··· DATA RECORDS

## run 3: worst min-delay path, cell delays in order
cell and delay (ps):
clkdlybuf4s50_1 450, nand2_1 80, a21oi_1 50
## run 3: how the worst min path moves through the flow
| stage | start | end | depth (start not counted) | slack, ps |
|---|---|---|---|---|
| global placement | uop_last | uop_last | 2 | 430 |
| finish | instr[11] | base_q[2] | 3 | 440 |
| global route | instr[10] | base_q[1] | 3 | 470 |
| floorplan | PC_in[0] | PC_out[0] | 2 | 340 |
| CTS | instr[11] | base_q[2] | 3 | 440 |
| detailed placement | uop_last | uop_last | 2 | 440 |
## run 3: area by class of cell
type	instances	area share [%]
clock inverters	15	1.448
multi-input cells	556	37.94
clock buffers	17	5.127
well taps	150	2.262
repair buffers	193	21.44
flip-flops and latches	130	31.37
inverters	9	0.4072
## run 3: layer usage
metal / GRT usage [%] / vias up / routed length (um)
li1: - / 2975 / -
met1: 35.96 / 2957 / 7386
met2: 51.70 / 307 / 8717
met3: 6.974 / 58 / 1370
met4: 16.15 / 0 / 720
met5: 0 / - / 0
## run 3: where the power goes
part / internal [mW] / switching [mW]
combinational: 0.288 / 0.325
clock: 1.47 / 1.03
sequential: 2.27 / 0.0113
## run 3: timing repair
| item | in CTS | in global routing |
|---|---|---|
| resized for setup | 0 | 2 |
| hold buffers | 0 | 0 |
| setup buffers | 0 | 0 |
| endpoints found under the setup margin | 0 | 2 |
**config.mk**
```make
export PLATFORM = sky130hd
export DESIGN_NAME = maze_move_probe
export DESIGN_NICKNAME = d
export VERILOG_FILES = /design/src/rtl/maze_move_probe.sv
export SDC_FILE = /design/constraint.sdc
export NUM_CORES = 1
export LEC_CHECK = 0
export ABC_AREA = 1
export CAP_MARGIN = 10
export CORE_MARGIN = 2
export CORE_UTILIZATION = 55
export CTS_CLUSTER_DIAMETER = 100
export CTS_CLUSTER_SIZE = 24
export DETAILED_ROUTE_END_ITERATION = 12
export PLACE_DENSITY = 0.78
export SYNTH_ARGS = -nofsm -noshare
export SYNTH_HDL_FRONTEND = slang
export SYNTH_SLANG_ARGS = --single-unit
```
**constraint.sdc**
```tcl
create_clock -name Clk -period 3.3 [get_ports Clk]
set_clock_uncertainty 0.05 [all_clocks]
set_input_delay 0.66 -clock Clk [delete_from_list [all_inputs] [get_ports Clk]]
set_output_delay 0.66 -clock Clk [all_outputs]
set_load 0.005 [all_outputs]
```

······
··· DATA RECORDS

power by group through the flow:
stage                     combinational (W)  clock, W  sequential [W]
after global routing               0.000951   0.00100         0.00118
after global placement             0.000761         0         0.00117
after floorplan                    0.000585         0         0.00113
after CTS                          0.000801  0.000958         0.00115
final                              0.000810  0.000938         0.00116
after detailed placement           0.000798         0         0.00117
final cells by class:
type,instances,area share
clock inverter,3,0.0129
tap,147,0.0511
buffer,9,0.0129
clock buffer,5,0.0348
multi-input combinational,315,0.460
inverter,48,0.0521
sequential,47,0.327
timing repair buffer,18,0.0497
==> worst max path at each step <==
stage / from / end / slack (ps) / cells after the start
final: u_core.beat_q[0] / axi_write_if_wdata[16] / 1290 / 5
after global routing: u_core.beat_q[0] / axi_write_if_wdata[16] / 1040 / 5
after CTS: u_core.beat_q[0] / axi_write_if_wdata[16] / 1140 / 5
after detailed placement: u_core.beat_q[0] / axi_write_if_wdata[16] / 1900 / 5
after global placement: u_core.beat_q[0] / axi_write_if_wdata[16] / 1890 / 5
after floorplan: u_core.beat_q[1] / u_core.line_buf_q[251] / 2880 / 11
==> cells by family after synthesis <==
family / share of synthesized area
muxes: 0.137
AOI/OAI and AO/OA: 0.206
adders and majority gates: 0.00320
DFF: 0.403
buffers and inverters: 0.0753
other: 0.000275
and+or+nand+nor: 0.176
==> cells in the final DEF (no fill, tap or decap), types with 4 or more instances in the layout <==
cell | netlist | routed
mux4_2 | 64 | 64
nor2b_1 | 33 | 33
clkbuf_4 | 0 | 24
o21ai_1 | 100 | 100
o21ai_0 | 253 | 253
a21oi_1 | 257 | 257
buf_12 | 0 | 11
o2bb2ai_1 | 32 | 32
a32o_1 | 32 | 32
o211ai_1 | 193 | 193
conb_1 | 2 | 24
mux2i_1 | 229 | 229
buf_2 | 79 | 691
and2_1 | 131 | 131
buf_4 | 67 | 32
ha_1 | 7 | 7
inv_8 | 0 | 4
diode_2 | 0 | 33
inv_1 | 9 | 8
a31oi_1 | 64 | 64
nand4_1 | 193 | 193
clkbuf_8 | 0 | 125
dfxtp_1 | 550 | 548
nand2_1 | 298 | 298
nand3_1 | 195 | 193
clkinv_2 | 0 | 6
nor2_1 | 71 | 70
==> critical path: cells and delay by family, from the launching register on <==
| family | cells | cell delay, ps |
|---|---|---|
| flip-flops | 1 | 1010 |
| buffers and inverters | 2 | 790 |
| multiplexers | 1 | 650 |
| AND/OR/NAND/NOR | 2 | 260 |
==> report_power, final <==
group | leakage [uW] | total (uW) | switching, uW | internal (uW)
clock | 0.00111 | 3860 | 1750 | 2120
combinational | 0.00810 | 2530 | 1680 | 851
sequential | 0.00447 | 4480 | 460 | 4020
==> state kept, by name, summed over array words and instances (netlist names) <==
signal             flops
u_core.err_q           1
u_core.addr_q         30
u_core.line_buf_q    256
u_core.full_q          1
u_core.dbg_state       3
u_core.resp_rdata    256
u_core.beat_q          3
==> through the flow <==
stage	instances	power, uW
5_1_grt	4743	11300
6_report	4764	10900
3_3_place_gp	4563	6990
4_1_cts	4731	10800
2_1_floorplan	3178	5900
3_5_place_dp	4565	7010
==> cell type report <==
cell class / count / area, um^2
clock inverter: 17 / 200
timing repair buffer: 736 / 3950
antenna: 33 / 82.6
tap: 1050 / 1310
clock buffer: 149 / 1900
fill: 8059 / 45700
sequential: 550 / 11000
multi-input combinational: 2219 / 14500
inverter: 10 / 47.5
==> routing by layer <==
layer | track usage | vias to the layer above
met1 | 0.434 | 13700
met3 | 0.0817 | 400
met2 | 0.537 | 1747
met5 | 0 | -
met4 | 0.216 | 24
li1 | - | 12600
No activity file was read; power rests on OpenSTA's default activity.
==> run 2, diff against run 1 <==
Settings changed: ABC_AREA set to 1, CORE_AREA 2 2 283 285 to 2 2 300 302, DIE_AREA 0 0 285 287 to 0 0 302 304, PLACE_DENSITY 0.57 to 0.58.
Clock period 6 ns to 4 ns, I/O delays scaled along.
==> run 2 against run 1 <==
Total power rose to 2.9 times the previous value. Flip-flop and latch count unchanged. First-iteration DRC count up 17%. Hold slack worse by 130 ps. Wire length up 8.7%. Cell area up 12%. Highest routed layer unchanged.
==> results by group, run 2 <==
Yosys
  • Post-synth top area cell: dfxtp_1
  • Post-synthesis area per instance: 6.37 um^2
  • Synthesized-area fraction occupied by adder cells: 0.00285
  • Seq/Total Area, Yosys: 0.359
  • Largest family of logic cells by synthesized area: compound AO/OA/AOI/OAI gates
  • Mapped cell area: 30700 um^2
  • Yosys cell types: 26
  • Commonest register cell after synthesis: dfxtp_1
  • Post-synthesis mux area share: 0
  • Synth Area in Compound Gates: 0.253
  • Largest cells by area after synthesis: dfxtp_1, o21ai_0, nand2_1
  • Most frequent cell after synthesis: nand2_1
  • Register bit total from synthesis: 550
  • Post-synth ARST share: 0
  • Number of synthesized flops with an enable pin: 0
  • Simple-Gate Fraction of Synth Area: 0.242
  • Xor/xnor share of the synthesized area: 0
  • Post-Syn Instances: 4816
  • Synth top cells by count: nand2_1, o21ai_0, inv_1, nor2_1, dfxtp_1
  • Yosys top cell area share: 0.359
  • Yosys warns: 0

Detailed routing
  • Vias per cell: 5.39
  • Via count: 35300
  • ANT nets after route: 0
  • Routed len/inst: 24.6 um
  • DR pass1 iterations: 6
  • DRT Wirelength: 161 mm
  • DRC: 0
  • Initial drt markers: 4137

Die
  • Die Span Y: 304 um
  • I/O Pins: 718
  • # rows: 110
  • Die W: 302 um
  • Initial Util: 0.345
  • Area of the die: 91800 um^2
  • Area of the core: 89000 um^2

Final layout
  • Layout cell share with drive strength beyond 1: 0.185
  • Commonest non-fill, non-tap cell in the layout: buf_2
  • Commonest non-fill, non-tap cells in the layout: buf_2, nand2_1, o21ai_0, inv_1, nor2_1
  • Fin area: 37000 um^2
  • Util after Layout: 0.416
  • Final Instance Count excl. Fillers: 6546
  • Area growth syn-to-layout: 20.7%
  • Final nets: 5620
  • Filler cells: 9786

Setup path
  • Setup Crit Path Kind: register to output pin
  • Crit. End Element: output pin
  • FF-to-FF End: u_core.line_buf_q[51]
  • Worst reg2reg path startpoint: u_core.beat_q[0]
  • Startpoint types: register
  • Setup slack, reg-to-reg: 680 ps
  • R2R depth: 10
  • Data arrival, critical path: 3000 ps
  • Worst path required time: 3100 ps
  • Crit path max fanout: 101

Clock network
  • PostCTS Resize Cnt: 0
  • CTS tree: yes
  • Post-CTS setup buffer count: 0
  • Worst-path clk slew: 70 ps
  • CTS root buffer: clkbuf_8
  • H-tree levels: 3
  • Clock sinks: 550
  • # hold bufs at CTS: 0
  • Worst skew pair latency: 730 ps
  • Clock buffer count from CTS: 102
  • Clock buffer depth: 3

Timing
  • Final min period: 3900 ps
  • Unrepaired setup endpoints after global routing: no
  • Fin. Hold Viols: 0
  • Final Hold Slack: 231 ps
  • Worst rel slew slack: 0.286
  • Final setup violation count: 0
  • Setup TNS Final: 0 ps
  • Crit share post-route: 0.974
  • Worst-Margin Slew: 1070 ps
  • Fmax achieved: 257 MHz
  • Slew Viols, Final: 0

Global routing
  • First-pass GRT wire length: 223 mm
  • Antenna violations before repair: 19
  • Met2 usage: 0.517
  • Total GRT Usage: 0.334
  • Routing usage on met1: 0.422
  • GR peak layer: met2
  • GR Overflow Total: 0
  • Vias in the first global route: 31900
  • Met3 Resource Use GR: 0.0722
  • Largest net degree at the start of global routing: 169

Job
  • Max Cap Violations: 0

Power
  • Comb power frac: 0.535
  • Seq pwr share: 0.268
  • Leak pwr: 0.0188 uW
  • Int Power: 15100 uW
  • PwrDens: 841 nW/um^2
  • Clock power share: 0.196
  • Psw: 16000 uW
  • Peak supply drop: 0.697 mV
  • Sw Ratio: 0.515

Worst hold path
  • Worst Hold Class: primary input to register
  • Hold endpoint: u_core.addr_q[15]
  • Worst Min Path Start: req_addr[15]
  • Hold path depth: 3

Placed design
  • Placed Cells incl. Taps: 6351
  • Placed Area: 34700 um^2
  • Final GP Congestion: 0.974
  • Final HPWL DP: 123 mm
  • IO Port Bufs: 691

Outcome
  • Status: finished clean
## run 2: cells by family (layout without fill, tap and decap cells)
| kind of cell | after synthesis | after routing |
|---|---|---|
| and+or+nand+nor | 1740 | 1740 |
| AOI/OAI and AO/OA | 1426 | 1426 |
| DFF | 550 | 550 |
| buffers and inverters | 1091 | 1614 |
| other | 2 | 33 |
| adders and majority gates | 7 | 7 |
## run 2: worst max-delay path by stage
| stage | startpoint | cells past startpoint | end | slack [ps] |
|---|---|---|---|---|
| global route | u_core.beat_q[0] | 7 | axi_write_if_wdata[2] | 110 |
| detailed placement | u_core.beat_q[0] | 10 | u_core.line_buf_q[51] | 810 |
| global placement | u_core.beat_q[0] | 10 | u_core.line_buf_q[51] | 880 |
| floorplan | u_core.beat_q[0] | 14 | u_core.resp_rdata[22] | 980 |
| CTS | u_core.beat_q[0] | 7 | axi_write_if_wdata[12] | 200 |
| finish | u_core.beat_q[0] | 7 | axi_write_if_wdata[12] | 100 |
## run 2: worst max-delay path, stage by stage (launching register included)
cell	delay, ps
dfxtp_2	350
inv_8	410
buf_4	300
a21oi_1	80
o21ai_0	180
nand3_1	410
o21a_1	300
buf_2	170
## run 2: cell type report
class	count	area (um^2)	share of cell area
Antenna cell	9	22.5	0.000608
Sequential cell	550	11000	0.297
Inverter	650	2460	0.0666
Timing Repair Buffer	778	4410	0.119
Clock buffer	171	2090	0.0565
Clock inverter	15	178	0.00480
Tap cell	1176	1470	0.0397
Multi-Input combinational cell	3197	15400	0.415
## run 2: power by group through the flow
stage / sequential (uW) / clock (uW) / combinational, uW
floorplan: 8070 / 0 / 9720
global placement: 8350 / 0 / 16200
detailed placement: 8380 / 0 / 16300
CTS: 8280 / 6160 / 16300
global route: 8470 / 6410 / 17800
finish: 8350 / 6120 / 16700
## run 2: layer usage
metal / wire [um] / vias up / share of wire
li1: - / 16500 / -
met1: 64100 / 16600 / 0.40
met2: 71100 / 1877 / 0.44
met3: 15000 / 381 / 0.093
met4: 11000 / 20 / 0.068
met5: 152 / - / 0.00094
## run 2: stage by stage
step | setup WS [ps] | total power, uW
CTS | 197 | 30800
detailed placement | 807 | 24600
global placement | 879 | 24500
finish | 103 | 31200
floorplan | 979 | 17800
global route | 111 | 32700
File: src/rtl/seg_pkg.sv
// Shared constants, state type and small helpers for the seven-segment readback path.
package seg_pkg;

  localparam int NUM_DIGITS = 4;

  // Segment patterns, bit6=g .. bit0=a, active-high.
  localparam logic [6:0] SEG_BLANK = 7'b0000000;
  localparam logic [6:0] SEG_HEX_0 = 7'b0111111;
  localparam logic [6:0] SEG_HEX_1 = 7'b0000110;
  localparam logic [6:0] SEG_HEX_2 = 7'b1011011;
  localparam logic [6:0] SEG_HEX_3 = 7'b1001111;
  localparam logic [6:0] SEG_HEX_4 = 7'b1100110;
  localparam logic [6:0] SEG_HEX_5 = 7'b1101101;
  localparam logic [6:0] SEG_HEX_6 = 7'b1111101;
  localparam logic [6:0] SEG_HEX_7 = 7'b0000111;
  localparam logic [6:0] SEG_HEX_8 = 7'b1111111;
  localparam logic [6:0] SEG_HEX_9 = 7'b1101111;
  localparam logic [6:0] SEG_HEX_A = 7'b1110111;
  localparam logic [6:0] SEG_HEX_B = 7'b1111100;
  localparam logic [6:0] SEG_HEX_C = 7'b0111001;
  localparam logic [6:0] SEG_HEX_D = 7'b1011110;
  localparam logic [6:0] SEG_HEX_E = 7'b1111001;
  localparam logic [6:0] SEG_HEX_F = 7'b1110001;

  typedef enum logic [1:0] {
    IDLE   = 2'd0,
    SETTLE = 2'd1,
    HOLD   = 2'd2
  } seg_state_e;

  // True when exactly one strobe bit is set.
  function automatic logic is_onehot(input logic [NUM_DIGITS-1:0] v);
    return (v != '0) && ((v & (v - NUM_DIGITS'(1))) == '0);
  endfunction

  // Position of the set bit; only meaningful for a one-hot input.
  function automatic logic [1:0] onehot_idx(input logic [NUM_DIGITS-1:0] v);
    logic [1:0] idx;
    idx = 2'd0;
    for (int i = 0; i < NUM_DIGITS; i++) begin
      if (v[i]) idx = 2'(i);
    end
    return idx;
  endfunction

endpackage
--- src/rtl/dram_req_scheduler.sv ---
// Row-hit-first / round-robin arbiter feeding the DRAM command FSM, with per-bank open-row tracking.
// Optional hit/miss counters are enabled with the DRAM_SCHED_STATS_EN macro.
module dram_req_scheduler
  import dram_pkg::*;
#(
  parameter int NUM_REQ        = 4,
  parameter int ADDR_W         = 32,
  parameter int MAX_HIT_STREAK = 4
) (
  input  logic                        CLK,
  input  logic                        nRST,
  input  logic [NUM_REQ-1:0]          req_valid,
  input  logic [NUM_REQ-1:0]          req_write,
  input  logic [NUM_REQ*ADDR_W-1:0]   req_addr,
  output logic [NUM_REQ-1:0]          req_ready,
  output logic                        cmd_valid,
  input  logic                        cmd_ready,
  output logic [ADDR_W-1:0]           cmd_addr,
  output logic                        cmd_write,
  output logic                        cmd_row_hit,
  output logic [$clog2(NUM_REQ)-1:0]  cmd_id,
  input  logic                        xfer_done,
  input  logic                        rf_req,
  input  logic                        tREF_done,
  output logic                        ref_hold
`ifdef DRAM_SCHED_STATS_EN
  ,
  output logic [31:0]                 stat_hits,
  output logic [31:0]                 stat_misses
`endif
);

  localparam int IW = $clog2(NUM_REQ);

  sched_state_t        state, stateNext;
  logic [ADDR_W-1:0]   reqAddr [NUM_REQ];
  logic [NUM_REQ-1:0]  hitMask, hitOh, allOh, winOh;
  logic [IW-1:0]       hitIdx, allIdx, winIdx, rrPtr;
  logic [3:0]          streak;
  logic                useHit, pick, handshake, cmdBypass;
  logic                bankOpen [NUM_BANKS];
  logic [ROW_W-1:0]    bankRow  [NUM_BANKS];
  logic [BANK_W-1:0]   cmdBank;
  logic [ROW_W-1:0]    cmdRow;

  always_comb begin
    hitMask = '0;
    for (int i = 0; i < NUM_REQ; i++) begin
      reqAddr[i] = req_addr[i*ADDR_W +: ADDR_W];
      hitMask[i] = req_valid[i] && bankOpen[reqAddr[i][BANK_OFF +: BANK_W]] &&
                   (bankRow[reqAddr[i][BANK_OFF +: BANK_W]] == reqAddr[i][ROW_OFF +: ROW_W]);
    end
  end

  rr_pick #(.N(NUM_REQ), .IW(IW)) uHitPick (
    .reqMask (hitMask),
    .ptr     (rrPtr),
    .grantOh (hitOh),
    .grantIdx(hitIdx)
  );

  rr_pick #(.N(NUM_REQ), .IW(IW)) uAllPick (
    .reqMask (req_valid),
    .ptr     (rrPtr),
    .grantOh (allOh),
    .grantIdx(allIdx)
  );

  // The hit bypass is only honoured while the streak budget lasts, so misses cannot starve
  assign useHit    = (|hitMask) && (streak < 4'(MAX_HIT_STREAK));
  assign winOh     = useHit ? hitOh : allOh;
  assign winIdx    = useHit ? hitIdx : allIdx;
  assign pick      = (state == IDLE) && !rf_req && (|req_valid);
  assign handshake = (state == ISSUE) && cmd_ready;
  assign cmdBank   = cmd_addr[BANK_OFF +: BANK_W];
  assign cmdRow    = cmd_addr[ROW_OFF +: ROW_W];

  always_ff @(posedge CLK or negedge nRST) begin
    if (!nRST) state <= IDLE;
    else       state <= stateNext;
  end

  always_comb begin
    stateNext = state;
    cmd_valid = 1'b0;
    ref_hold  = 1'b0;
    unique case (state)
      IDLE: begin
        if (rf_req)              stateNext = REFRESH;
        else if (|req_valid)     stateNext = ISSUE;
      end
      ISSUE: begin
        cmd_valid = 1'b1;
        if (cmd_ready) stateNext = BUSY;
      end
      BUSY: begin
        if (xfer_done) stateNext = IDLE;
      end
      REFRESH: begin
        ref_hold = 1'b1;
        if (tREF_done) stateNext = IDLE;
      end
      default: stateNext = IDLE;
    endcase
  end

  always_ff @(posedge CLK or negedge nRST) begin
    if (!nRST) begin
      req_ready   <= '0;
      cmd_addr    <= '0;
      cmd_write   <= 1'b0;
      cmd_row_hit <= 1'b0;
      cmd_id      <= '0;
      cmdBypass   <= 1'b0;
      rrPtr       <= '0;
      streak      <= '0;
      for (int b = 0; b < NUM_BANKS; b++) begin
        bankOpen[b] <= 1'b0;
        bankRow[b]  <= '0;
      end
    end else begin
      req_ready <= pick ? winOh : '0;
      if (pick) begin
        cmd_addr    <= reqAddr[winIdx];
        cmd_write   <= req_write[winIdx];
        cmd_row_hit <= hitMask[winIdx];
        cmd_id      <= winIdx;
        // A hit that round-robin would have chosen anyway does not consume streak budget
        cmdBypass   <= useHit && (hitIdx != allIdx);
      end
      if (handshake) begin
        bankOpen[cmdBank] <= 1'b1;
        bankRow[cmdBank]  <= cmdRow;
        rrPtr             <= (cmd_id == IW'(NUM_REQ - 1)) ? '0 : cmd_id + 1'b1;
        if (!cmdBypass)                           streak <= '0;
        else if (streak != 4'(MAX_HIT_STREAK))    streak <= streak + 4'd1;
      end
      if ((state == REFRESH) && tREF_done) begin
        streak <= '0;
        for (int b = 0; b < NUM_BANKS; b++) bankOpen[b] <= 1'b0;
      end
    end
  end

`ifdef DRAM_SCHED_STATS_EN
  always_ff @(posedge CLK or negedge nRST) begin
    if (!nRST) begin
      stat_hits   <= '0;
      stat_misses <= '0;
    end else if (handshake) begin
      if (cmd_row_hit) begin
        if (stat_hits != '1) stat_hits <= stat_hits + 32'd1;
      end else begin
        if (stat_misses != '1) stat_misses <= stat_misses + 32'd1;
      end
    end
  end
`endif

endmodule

······
··· DATA RECORDS

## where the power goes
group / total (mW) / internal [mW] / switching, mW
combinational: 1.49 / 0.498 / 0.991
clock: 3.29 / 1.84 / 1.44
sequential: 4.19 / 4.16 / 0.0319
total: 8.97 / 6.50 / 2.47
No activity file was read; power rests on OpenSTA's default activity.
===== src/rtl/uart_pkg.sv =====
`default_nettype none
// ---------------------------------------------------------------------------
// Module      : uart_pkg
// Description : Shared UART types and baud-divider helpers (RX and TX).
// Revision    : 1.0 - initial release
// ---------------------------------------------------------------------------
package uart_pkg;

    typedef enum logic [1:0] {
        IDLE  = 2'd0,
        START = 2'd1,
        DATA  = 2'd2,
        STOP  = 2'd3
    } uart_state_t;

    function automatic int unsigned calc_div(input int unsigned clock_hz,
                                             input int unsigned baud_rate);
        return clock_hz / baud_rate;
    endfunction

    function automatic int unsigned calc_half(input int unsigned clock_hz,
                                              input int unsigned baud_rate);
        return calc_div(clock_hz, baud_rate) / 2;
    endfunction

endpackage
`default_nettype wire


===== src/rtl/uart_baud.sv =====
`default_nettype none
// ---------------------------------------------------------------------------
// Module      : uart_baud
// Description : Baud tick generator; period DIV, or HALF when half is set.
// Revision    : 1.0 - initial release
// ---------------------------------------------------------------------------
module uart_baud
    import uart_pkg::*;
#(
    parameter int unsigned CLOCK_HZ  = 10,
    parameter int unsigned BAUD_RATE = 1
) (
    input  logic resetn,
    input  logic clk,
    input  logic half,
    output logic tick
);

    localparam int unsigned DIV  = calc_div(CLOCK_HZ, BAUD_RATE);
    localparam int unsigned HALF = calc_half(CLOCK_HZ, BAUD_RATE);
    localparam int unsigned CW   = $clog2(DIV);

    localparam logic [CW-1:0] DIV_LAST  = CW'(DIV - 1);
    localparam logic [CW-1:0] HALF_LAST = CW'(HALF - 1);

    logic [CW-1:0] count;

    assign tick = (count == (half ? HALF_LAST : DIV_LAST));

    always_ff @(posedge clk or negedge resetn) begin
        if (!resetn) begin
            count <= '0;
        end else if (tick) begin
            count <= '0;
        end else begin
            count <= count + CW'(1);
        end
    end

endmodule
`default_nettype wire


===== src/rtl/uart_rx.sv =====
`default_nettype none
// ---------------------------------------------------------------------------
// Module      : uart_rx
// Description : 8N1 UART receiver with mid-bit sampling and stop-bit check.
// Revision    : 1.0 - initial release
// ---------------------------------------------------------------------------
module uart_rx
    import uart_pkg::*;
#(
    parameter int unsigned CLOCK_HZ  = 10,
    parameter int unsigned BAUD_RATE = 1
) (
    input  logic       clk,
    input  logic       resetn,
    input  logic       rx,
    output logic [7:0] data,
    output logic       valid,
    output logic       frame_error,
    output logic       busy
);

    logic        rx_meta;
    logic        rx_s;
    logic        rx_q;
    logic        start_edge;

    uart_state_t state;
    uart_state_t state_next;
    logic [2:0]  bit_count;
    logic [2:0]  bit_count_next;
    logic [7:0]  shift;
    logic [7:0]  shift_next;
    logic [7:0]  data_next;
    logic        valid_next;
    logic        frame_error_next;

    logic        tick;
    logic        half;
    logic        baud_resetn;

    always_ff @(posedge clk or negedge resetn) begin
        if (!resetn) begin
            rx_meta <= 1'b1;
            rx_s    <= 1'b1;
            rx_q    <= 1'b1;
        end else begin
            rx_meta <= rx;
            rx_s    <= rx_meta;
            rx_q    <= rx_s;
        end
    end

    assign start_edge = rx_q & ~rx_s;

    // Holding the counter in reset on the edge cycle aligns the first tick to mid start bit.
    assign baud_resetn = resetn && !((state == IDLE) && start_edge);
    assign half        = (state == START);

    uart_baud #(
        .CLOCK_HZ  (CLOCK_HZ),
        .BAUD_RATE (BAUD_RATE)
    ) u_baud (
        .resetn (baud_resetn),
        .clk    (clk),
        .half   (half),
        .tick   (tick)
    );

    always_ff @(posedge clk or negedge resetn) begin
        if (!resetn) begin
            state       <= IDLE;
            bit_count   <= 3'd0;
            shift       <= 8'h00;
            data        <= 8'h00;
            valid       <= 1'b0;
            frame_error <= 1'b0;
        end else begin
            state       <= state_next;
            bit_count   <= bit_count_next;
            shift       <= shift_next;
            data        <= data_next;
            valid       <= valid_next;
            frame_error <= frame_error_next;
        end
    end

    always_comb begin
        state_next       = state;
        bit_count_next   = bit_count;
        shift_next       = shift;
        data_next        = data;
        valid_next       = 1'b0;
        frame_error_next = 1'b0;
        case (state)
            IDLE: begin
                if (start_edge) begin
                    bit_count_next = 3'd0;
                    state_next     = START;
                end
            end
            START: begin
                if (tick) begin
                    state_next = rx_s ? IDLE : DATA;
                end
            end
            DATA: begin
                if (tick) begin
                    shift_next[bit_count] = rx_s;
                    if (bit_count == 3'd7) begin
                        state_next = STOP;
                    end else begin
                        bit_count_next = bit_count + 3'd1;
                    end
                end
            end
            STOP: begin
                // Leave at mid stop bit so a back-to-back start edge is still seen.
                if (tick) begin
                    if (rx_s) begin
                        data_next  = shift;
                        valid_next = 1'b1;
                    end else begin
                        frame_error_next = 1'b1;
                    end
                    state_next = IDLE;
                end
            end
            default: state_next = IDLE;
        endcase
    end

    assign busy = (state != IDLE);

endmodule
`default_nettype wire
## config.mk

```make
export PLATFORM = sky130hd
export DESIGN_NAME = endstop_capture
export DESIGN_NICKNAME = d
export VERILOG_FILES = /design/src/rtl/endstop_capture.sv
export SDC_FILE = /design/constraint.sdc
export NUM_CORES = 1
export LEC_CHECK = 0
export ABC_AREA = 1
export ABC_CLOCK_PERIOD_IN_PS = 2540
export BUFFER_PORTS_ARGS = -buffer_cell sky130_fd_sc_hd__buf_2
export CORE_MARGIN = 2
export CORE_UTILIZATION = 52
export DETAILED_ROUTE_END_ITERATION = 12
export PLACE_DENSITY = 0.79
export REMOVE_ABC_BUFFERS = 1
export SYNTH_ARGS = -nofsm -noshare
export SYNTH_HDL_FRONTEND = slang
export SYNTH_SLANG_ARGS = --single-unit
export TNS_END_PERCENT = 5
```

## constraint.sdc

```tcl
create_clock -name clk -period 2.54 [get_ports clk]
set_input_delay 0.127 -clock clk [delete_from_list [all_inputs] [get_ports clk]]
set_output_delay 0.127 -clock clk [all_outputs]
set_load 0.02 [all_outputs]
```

······

# EXERCISE DESCRIPTION
From the records above, repeat exactly the lines from the one with "Status: finished clean" through the one with "550 | 550 |", both included.

# ANSWER TO THE EXERCISE
  • Status: finished clean
## run 2: cells by family (layout without fill, tap and decap cells)
| kind of cell | after synthesis | after routing |
|---|---|---|
| and+or+nand+nor | 1740 | 1740 |
| AOI/OAI and AO/OA | 1426 | 1426 |
| DFF | 550 | 550 |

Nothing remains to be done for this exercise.